**WORK ORDER**: Word for word, transcribe the data below from the line with "StGnt0 : StIdle;" to the line with "line_cnt1_q <= 16'd0;", keeping both of those lines.

--- START ---

File: config.mk
export PLATFORM = sky130hd
export DESIGN_NAME = ycbcr_arbiter
export DESIGN_NICKNAME = d
export VERILOG_FILES = /design/src/rtl/ycbcr_arbiter.sv
export SDC_FILE = /design/constraint.sdc
export NUM_CORES = 1
export LEC_CHECK = 0
export ABC_CLOCK_PERIOD_IN_PS = 1800
export CORE_MARGIN = 2
export CORE_UTILIZATION = 35
export DETAILED_ROUTE_END_ITERATION = 10
export PLACE_DENSITY = 0.72
export SYNTH_ARGS = -nofsm -noshare
export SYNTH_HDL_FRONTEND = slang
export SYNTH_SLANG_ARGS = --single-unit
File: constraint.sdc
create_clock -name clk -period 1.8 [get_ports clk]
set_input_delay 0.18 -clock clk [delete_from_list [all_inputs] [get_ports clk]]
set_output_delay 0.18 -clock clk [all_outputs]
set_load 0.01 [all_outputs]
File: src/rtl/ycbcr_arbiter.sv
// Two-requester, line-atomic arbiter that feeds a shared RGB->YCbCr converter into a 2-deep output FIFO.
// Optional per-channel line counters are enabled by defining YCBCR_ARB_STATS_EN.
module ycbcr_arbiter (
  input  logic        clk,
  input  logic        rst,
  input  logic        s0_valid,
  output logic        s0_ready,
  input  logic [23:0] s0_rgb,
  input  logic        s0_eol,
  input  logic        s1_valid,
  output logic        s1_ready,
  input  logic [23:0] s1_rgb,
  input  logic        s1_eol,
  output logic [7:0]  cv_r_data,
  output logic [7:0]  cv_g_data,
  output logic [7:0]  cv_b_data,
  input  logic [7:0]  cv_y_data,
  input  logic [7:0]  cv_cb_data,
  input  logic [7:0]  cv_cr_data,
  output logic        m_valid,
  input  logic        m_ready,
  output logic [23:0] m_ycbcr,
  output logic        m_ch,
  output logic        m_eol
`ifdef YCBCR_ARB_STATS_EN
  ,
  output logic [15:0] line_cnt0,
  output logic [15:0] line_cnt1
`endif
);

  typedef enum logic [1:0] {
    StIdle = 2'd0,
    StGnt0 = 2'd1,
    StGnt1 = 2'd2
  } state_e;

  state_e      state_q, state_d;
  logic        last_ch_q, last_ch_d;
  logic [25:0] fifo_q [2];
  logic [25:0] fifo_d [2];
  logic        wr_ptr_q, wr_ptr_d;
  logic        rd_ptr_q, rd_ptr_d;
  logic [1:0]  count_q, count_d;

  logic        space;
  logic        acc0, acc1;
  logic        push, pop;
  logic [23:0] sel_rgb;
  logic [25:0] push_data;
  logic [25:0] head;

  // Handshake and converter steering
  always_comb begin
    space    = (count_q != 2'd2);
    s0_ready = (state_q == StGnt0) && space;
    s1_ready = (state_q == StGnt1) && space;
    acc0     = s0_valid && s0_ready;
    acc1     = s1_valid && s1_ready;
    push     = acc0 || acc1;
    pop      = m_valid && m_ready;

    sel_rgb = 24'h000000;
    unique case (state_q)
      StGnt0:  sel_rgb = s0_rgb;
      StGnt1:  sel_rgb = s1_rgb;
      default: sel_rgb = 24'h000000;
    endcase
    cv_r_data = sel_rgb[23:16];
    cv_g_data = sel_rgb[15:8];
    cv_b_data = sel_rgb[7:0];

    push_data = {(state_q == StGnt1), (acc0 ? s0_eol : s1_eol),
                 cv_y_data, cv_cb_data, cv_cr_data};
  end

  // Grant FSM: a grant is only released on an accepted end-of-line beat
  always_comb begin
    state_d   = state_q;
    last_ch_d = last_ch_q;
    unique case (state_q)
      StIdle: begin
        if (s0_valid && s1_valid) begin
          state_d = last_ch_q ? StGnt0 : StGnt1;
        end else if (s0_valid) begin
          state_d = StGnt0;
        end else if (s1_valid) begin
          state_d = StGnt1;
        end
      end
      StGnt0: begin
        if (acc0 && s0_eol) begin
          last_ch_d = 1'b0;
          state_d   = s1_valid ? StGnt1 : StIdle;
        end
      end
      StGnt1: begin
        if (acc1 && s1_eol) begin
          last_ch_d = 1'b1;
          state_d   = s0_valid ? StGnt0 : StIdle;
        end
      end
      default: state_d = StIdle;
    endcase
  end

  // Output FIFO
  always_comb begin
    fifo_d[0] = fifo_q[0];
    fifo_d[1] = fifo_q[1];
    if (push) begin
      fifo_d[wr_ptr_q] = push_data;
    end
    wr_ptr_d = wr_ptr_q ^ push;
    rd_ptr_d = rd_ptr_q ^ pop;
    count_d  = count_q;
    unique case ({push, pop})
      2'b10:   count_d = count_q + 2'd1;
      2'b01:   count_d = count_q - 2'd1;
      default: count_d = count_q;
    endcase
  end

  always_comb begin
    head    = fifo_q[rd_ptr_q];
    m_valid = (count_q != 2'd0);
    m_ycbcr = m_valid ? head[23:0] : 24'h000000;
    m_ch    = m_valid && head[25];
    m_eol   = m_valid && head[24];
  end

`ifdef YCBCR_ARB_STATS_EN
  logic [15:0] line_cnt0_q, line_cnt0_d;
  logic [15:0] line_cnt1_q, line_cnt1_d;

  always_comb begin
    line_cnt0_d = line_cnt0_q + {15'd0, (acc0 && s0_eol)};
    line_cnt1_d = line_cnt1_q + {15'd0, (acc1 && s1_eol)};
    line_cnt0   = line_cnt0_q;
    line_cnt1   = line_cnt1_q;
  end

  always_ff @(posedge clk) begin
    if (rst) begin
      line_cnt0_q <= 16'd0;
      line_cnt1_q <= 16'd0;
    end else begin
      line_cnt0_q <= line_cnt0_d;
      line_cnt1_q <= line_cnt1_d;
    end
  end
`endif

  // last_ch resets to 1 so requester 0 wins the first tie
  always_ff @(posedge clk) begin
    if (rst) begin
      state_q   <= StIdle;
      last_ch_q <= 1'b1;
      fifo_q[0] <= 26'd0;
      fifo_q[1] <= 26'd0;
      wr_ptr_q  <= 1'b0;
      rd_ptr_q  <= 1'b0;
      count_q   <= 2'd0;
    end else begin
      state_q   <= state_d;
      last_ch_q <= last_ch_d;
      fifo_q[0] <= fifo_d[0];
      fifo_q[1] <= fifo_d[1];
      wr_ptr_q  <= wr_ptr_d;
      rd_ptr_q  <= rd_ptr_d;
      count_q   <= count_d;
    end
  end

endmodule

==> results of run 1 <==
[state kept, by name, summed over array words and instances (netlist names)]
name       cells
wr_ptr_q       1
state_q        2
last_ch_q      1
fifo_q        52
rd_ptr_q       1
count_q        2
[routing by layer]
layer | global-route usage, % | up-vias | part of all wire (%)
met4 | 4.66 | 0 | 1.7
met2 | 30.1 | 104 | 49
met1 | 21.3 | 1373 | 43
met3 | 6.43 | 14 | 6.5
met5 | 0 | - | 0
li1 | - | 1451 | -
[kinds of logic (layout without fill, tap and decap cells)]
logic type,count (synthesis),in the layout,share of synthesized area [%]
simple gates,121,121,17.8
mux,76,76,25.1
flops,59,59,39.0
compound gates,41,41,9.68
buf+inv,33,178,4.55
fa+ha+maj,7,7,2.89
xor+xnor,3,3,0.869
[report_power, final]
part	internal, uW	switching, uW
clock	670	510
sequential	1430	95.5
combinational	1020	879
total	3120	1480
[what timing repair did]
item | in CTS | in global routing
hold buffers | 0 | 0
buffers inserted | 3 | 5
gates resized for setup | 87 | 52
pin swaps | 1 | 5
gates cloned | 1 | 0
setup endpoints to repair | 56 | 70
[cell usage in the layout (no fill, tap or decap), drive strengths merged]
| cell | instances |
|---|---|
| buf | 34 |
| dlymetal6s2s | 3 |
| nand4 | 1 |
| a211oi | 2 |
| a21boi | 1 |
| nand2b | 1 |
| a32oi | 1 |
| a22oi | 24 |
| xnor2 | 2 |
| nand2 | 3 |
| clkbuf | 23 |
| or3 | 1 |
| clkdlybuf4s15 | 1 |
| and2 | 3 |
| o21ai | 5 |
| bufinv | 1 |
| dfxtp | 59 |
| o32ai | 2 |
| nand3 | 2 |
| a22o | 1 |
| clkinv | 2 |
| bufbuf | 1 |
| nor2b | 26 |
| a21oi | 4 |
| nor2 | 84 |
| clkinvlp | 1 |
| ha | 7 |
| inv | 7 |
| mux2i | 76 |
| o311a | 1 |
| xor2 | 1 |
| clkdlybuf4s50 | 79 |
| dlygate4sd2 | 26 |
[layout make-up]
cell class              count  share of cell area [%]
multi-input cells         248                    37.9
flip-flops and latches     59                    24.3
well taps                 105                    2.67
clock buffers              11                    2.87
repair buffers            156                    30.6
inverters                   7                   0.635
clock inverters             4                    1.04
[metrics by stage]
| stage | util (%) | instance area [sq um] |
|---|---|---|
| after CTS | 57.8 | 4790 |
| final | 59.3 | 4920 |
| after detailed placement | 55.5 | 4600 |
| after global routing | 59.3 | 4920 |
| after global placement | 55.5 | 4600 |
| after floorplan | - | 3080 |
[critical path, cell delays in order (launching register included)]
cell,delay [ps]
dfxtp_4,370
inv_4,50
ha_4,160
a22o_1,220
and2_4,180
inv_2,60
ha_4,190
or3_4,360
a21oi_2,140
[path summary, 6_finish.rpt]
kind | startpoint | endpoint | slack, ps | cells after the start
max | state_q[0] | count_q[1] | -20 | 8
min | rst | fifo_q[1][20] | 340 | 2
min reg2reg | fifo_q[1][4] | fifo_q[1][4] | 490 | 2
max reg2reg | state_q[0] | count_q[1] | -20 | 8
==> flow_summary_export.csv, run 1 <==
group,metric,value,unit
sta,maxSlewViolCount,0,
logic_synthesis,synthCells,340,
finish,fill_cells,756,
clocking,clockBufferDepth,2,
outcome,violations,"negative setup slack",
logic_synthesis,synth_common_cells,"nor2_1, mux2i_1, dfxtp_1",
logic_synthesis,ys.flop_type,"dfxtp_1",
logic_synthesis,synthesis.area,3030,sq um
sta,tightest_slew,597,ps
finish,nets,567,
detailed_routing,dr.pass1.iters,4,
global_routing,grt_max_degree,33,
clocking,clockRootBuffer,"clkbuf_8",
clocking,cts_tree,"built",
detailed_routing,wl,8.67,mm
finish,seqCellArea,1190,sq um
global_routing,grt.overflow.total,0,
detailed_routing,drt_iter0_markers,123,
power,p_per_area,935,nW/um^2
detailed_routing,drcViolationCount,0,
power,vdd_drop_max,651,uV
setup_path,cp-end-kind,"register",
placement,dp_hpwl,6.09,mm
logic_synthesis,synth.most_common_cell,"nor2_1",
finish,multi_input_area,1870,sq um
power,total_power,4600,uW
die,core,8300,sq um
placement,port_buffers,131,
global_routing,grt_pass1_vias,2905,
power,leakage,0.00191,uW
sta,clock_skew,8.98,ps
sta,fin_setup_tns,-21.2,ps
logic_synthesis,syn_area_per_cell,8.90,sq um
detailed_routing,vias,2942,
sta,slew_headroom,60.2,%
die,fp.dieW,97.0,microns
clocking,clk-insertion-delay-late,330,ps
die,ios,132,
global_routing,grt_pass1_wl,13.8,mm
finish,area_growth,62.8,%
logic_synthesis,synth_edf_count,0,
finish,stdcell_count,590,
setup_path,cp.required,2050,ps
worst_hold_path,hold_path_class,"primary input to register",
placement,gp_congestion,0.863,
global_routing,grtUsageTotal,17.8,%
sta,fin_crit,1820,ps
logic_synthesis,ys_types,28,
clocking,cts.clk_slew.worst_paths,70,ps
die,die-area,9400,sq um
logic_synthesis,syn_nets,426,
logic_synthesis,synth_top_area_share,39.0,%
clocking,htreeDepth,3,
sta,holdWs,344,ps
placement,place_ws,-81.4,ps
logic_synthesis,synth_seq_cells,59,
die,num_rows,33,
logic_synthesis,synth_top_area_cell,"dfxtp_1",
sta,timing.final.crit_share,101,%
detailed_routing,antenna_left,0,
logic_synthesis,ys_warn_count,0,
die,start_util,36.5,%
logic_synthesis,netlist_top_cells_area,"dfxtp_1, mux2i_1, nor2_1",
job,drv_cap,0,
sta,setup_ws,-21.2,ps
finish,diodes,0,
setup_path,cp_max_fo,4,
placement,dp.cells,567,
sta,hold_violations,0,
setup_path,cp.arrival,2070,ps
outcome,run_status,"finished, violations left",
setup_path,startpoint_type,"register",
detailed_routing,avgViaCountPerCell,4.99,
finish,drive_above_1_share,19.8,%
logic_synthesis,synth_seq_area_share,39.0,%
clocking,numCtsBuffers,9,
detailed_routing,avgRoutedWirePerCell,14.7,microns
die,die_y,97.0,microns
setup_path,crit_type,"register to register",
sta,rsz0062_at_grt,"true",
global_routing,antenna_found_initial,0,
sta,finalSetupViolCount,1,
clocking,cts_sinks,59,
logic_synthesis,async_flop_share,0,%
sta,timing.fmax,549,MHz
(Power assumes the default switching activity.)
==> inputs of run 2 (changes only) <==
ABC_CLOCK_PERIOD_IN_PS = 1860   (was 1800)
CORE_MARGIN = 3   (was 2)
PLACE_DENSITY = 0.7   (was 0.72)
clock period = 1.86 ns   (was 1.8 ns; I/O delays follow)
==> run 2 against run 1 <==
  * The flow now finishes without violations
  * Global-route usage decreased by 0.075 points
  * Routed wire length increased by 4.6%
  * Via count decreased by 0.10%
  * Combinational power increased by 7%
  * Register-to-register slack improved by 30 ps
  * Non-clock buffer count increased by 4
  * Cell count increased by 0.68%
  * First-iteration DRC count decreased by 28%
  * Total power increased by 2.3%
  * Critical path type unchanged
  * Largest cell class unchanged
  * Highest routed layer unchanged
==> flow_summary_export.csv, run 2 (synthesis results as in run 1) <==
group,metric,value,unit
global_routing,grtUsageTotal,17.7,%
sta,rsz0062_at_grt,"true",
setup_path,cp_max_fo,3,
sta,hold_violations,0,
worst_hold_path,hp-start,"rst",
worst_hold_path,hold_path_class,"primary input to register",
detailed_routing,drt_iter0_markers,89,
clocking,clockBufferDepth,2,
die,die-area,9800,sq um
job,drv_cap,0,
clocking,holdBufCountCts,0,
finish,diodes,0,
power,total_power,4710,uW
setup_path,crit_family,"simple AND/OR/NAND/NOR gates",
power,leakage,0.00213,uW
finish,area_growth,66.2,%
finish,reg_top3,"fifo_q: 52 flops, count_q: 2 flops, state_q: 2 flops",
sta,timing.fmax,540,MHz
setup_path,reg2reg_to,"count_q[1]",
sta,maxSlewViolCount,0,
worst_hold_path,min_path_cells,2,
sta,fin_crit,1850,ps
outcome,run_status,"finished clean",
die,die_y,99.0,microns
clocking,clockRootBuffer,"clkbuf_8",
setup_path,path_buf_inv,2,
detailed_routing,avgViaCountPerCell,4.95,
detailed_routing,drcViolationCount,0,
setup_path,path_cells,"buf_4 -> ha_4 -> a22o_1 -> and2_4 -> inv_1 -> ha_1 -> or3_1 -> a21oi_1",
detailed_routing,wl,9.07,mm
sta,tightest_slew,537,ps
clocking,cts_tree,"built",
finish,largest_reg_flops,52,
setup_path,crit_path_max_incr_delay,360,ps
finish,fill_cells,704,
die,num_rows,33,
die,start_util,36.5,%
placement,gp_congestion,0.773,
clocking,numCtsBuffers,9,
detailed_routing,antenna_left,0,
clocking,htreeDepth,3,
clocking,cts_sinks,59,
sta,timing.final.crit_share,99.6,%
detailed_routing,vias,2939,
finish,layout_commonest_cell,"nor2_1",
setup_path,setup.worst_path.start,"state_q[0]",
placement,dp_hpwl,6.21,mm
setup_path,slowest_stage,"or3_1",
setup_path,cp.required,2120,ps
setup_path,r2r_slack,8,ps
sta,finalSetupViolCount,0,
global_routing,grt_pass1_vias,2946,
global_routing,grt_pass1_wl,14.0,mm
placement,port_buffers,131,
worst_hold_path,min_to,"fifo_q[0][9]",
setup_path,r2r_cells,8,
setup_path,cp-end-kind,"register",
global_routing,grt_max_degree,29,
finish,mostFrequentLayoutCells,"nor2_1, clkdlybuf4s50_1, mux2i_1, dfxtp_1, nor2b_1",
setup_path,startpoint_type,"register",
sta,slew_headroom,64.2,%
power,p_per_area,936,nW/um^2
finish,stdcell_count,594,
die,fp.dieW,99.0,microns
die,ios,132,
sta,fin_setup_tns,0,ps
setup_path,r2r-start,"state_q[0]",
global_routing,grt.overflow.total,0,
clocking,cts.clk_slew.worst_paths,70,ps
setup_path,crit_type,"register to register",
finish,drive_above_1_share,20.4,%
sta,clock_skew,5.24,ps
setup_path,cp.arrival,2110,ps
detailed_routing,avgRoutedWirePerCell,15.3,microns
sta,holdWs,315,ps
finish,nets,571,
die,core,8300,sq um
detailed_routing,dr.pass1.iters,6,
clocking,clk-insertion-delay-late,330,ps
placement,dp.cells,572,
finish,regMostFlops,"fifo_q",
global_routing,antenna_found_initial,0,
power,vdd_drop_max,603,uV
==> run 2: changes by cell type in the layout (fill, tap and decap cells not counted), moves of 4 or more <==
| cell | previous run | this run |
|---|---|---|
| dlygate4sd2_1 | 26 | 10 |
| dlymetal6s2s_1 | 3 | 16 |
| buf_2 | 10 | 19 |
| clkbuf_2 | 12 | 6 |
| nor2b_1 | 26 | 20 |
| nor2b_2 | 0 | 5 |
| a22oi_1 | 9 | 13 |
| a22oi_2 | 15 | 11 |
==> run 2: power by group <==
group / switching (uW) / leakage, uW / total (uW) / internal (uW)
combinational: 895 / 0.00155 / 2040 / 1140
clock: 487 / 0.000105 / 1210 / 723
sequential: 78.9 / 0.000480 / 1460 / 1380
total: 1460 / 0.00213 / 4710 / 3250
==> run 2: per-stage QoR <==
stage / area, sq um / util (%) / setup WS [ps]
finish: 5030 / 60.6 / 8.09
global route: 5030 / 60.6 / -67.7
CTS: 4950 / 59.6 / -24.2
detailed placement: 4600 / 55.5 / -100
global placement: 4600 / 55.5 / -57.3
floorplan: 3060 / - / 19.1
==> run 2: repair_timing <==
item	CTS	global route
setup buffers	3	0
endpoints found under the setup margin	55	47
gates resized for setup	104	48
pin swaps	3	1
gates cloned	2	2
==> run 2: worst max-delay path by stage <==
stage	cells after the start	to
3_3_place_gp	7	count_q[1]
3_5_place_dp	7	count_q[1]
5_1_grt	8	count_q[1]
2_1_floorplan	9	count_q[1]
4_1_cts	8	count_q[1]
6_report	8	count_q[1]
==> run 2: area by class of cell <==
class | instances | area [sq um] | area share (%)
Multi-Input combinational cell | 248 | 1840 | 36.7
Timing Repair Buffer | 160 | 1620 | 32.3
Sequential cell | 59 | 1190 | 23.7
Clock buffer | 12 | 165 | 3.28
Tap cell | 105 | 131 | 2.61
Clock inverter | 3 | 46.3 | 0.921
Inverter | 7 | 28.8 | 0.572
==> run 2: per-layer routing <==
metal / up-vias / part of all wire (%) / GRT usage, %
met5: - / 0 / 0
met4: 0 / 1.9 / 6.51
met3: 13 / 6.3 / 4.53
met2: 108 / 51 / 31.0
met1: 1357 / 41 / 20.7
li1: 1461 / - / -
--- config.mk ---
export PLATFORM = sky130hd
export DESIGN_NAME = alu_share_arb
export DESIGN_NICKNAME = d
export VERILOG_FILES = /design/src/rtl/alu_share_arb.sv
export SDC_FILE = /design/constraint.sdc
export NUM_CORES = 1
export LEC_CHECK = 0
export BUFFER_PORTS_ARGS = -buffer_cell sky130_fd_sc_hd__buf_2
export CORE_ASPECT_RATIO = 0.5
export CORE_MARGIN = 10
export CORE_UTILIZATION = 45
export CTS_BUF_LIST = sky130_fd_sc_hd__clkbuf_4 sky130_fd_sc_hd__clkbuf_8 sky130_fd_sc_hd__clkbuf_16
export DETAILED_ROUTE_END_ITERATION = 8
export MAX_ROUTING_LAYER = met4
export PLACE_DENSITY = 0.88
export SYNTH_ARGS = -nofsm -noshare
export SYNTH_HDL_FRONTEND = slang
export SYNTH_SLANG_ARGS = --single-unit
--- constraint.sdc ---
create_clock -name clk -period 3.6 [get_ports clk]
set_input_delay 0.36 -clock clk [delete_from_list [all_inputs] [get_ports clk]]
set_output_delay 0.36 -clock clk [all_outputs]
set_load 0.005 [all_outputs]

--- END ---

**RESULT FOR THIS TASK**:
          state_d   = s0_valid ? StGnt0 : StIdle;
        end
      end
      default: state_d = StIdle;
    endcase
  end

  // Output FIFO
  always_comb begin
    fifo_d[0] = fifo_q[0];
    fifo_d[1] = fifo_q[1];
    if (push) begin
      fifo_d[wr_ptr_q] = push_data;
    end
    wr_ptr_d = wr_ptr_q ^ push;
    rd_ptr_d = rd_ptr_q ^ pop;
    count_d  = count_q;
    unique case ({push, pop})
      2'b10:   count_d = count_q + 2'd1;
      2'b01:   count_d = count_q - 2'd1;
      default: count_d = count_q;
    endcase
  end

  always_comb begin
    head    = fifo_q[rd_ptr_q];
    m_valid = (count_q != 2'd0);
    m_ycbcr = m_valid ? head[23:0] : 24'h000000;
    m_ch    = m_valid && head[25];
    m_eol   = m_valid && head[24];
  end

`ifdef YCBCR_ARB_STATS_EN
  logic [15:0] line_cnt0_q, line_cnt0_d;
  logic [15:0] line_cnt1_q, line_cnt1_d;

  always_comb begin
    line_cnt0_d = line_cnt0_q + {15'd0, (acc0 && s0_eol)};
    line_cnt1_d = line_cnt1_q + {15'd0, (acc1 && s1_eol)};
    line_cnt0   = line_cnt0_q;
    line_cnt1   = line_cnt1_q;
  end

  always_ff @(posedge clk) begin
    if (rst) begin
      line_cnt0_q <= 16'd0;
      line_cnt1_q <= 16'd0;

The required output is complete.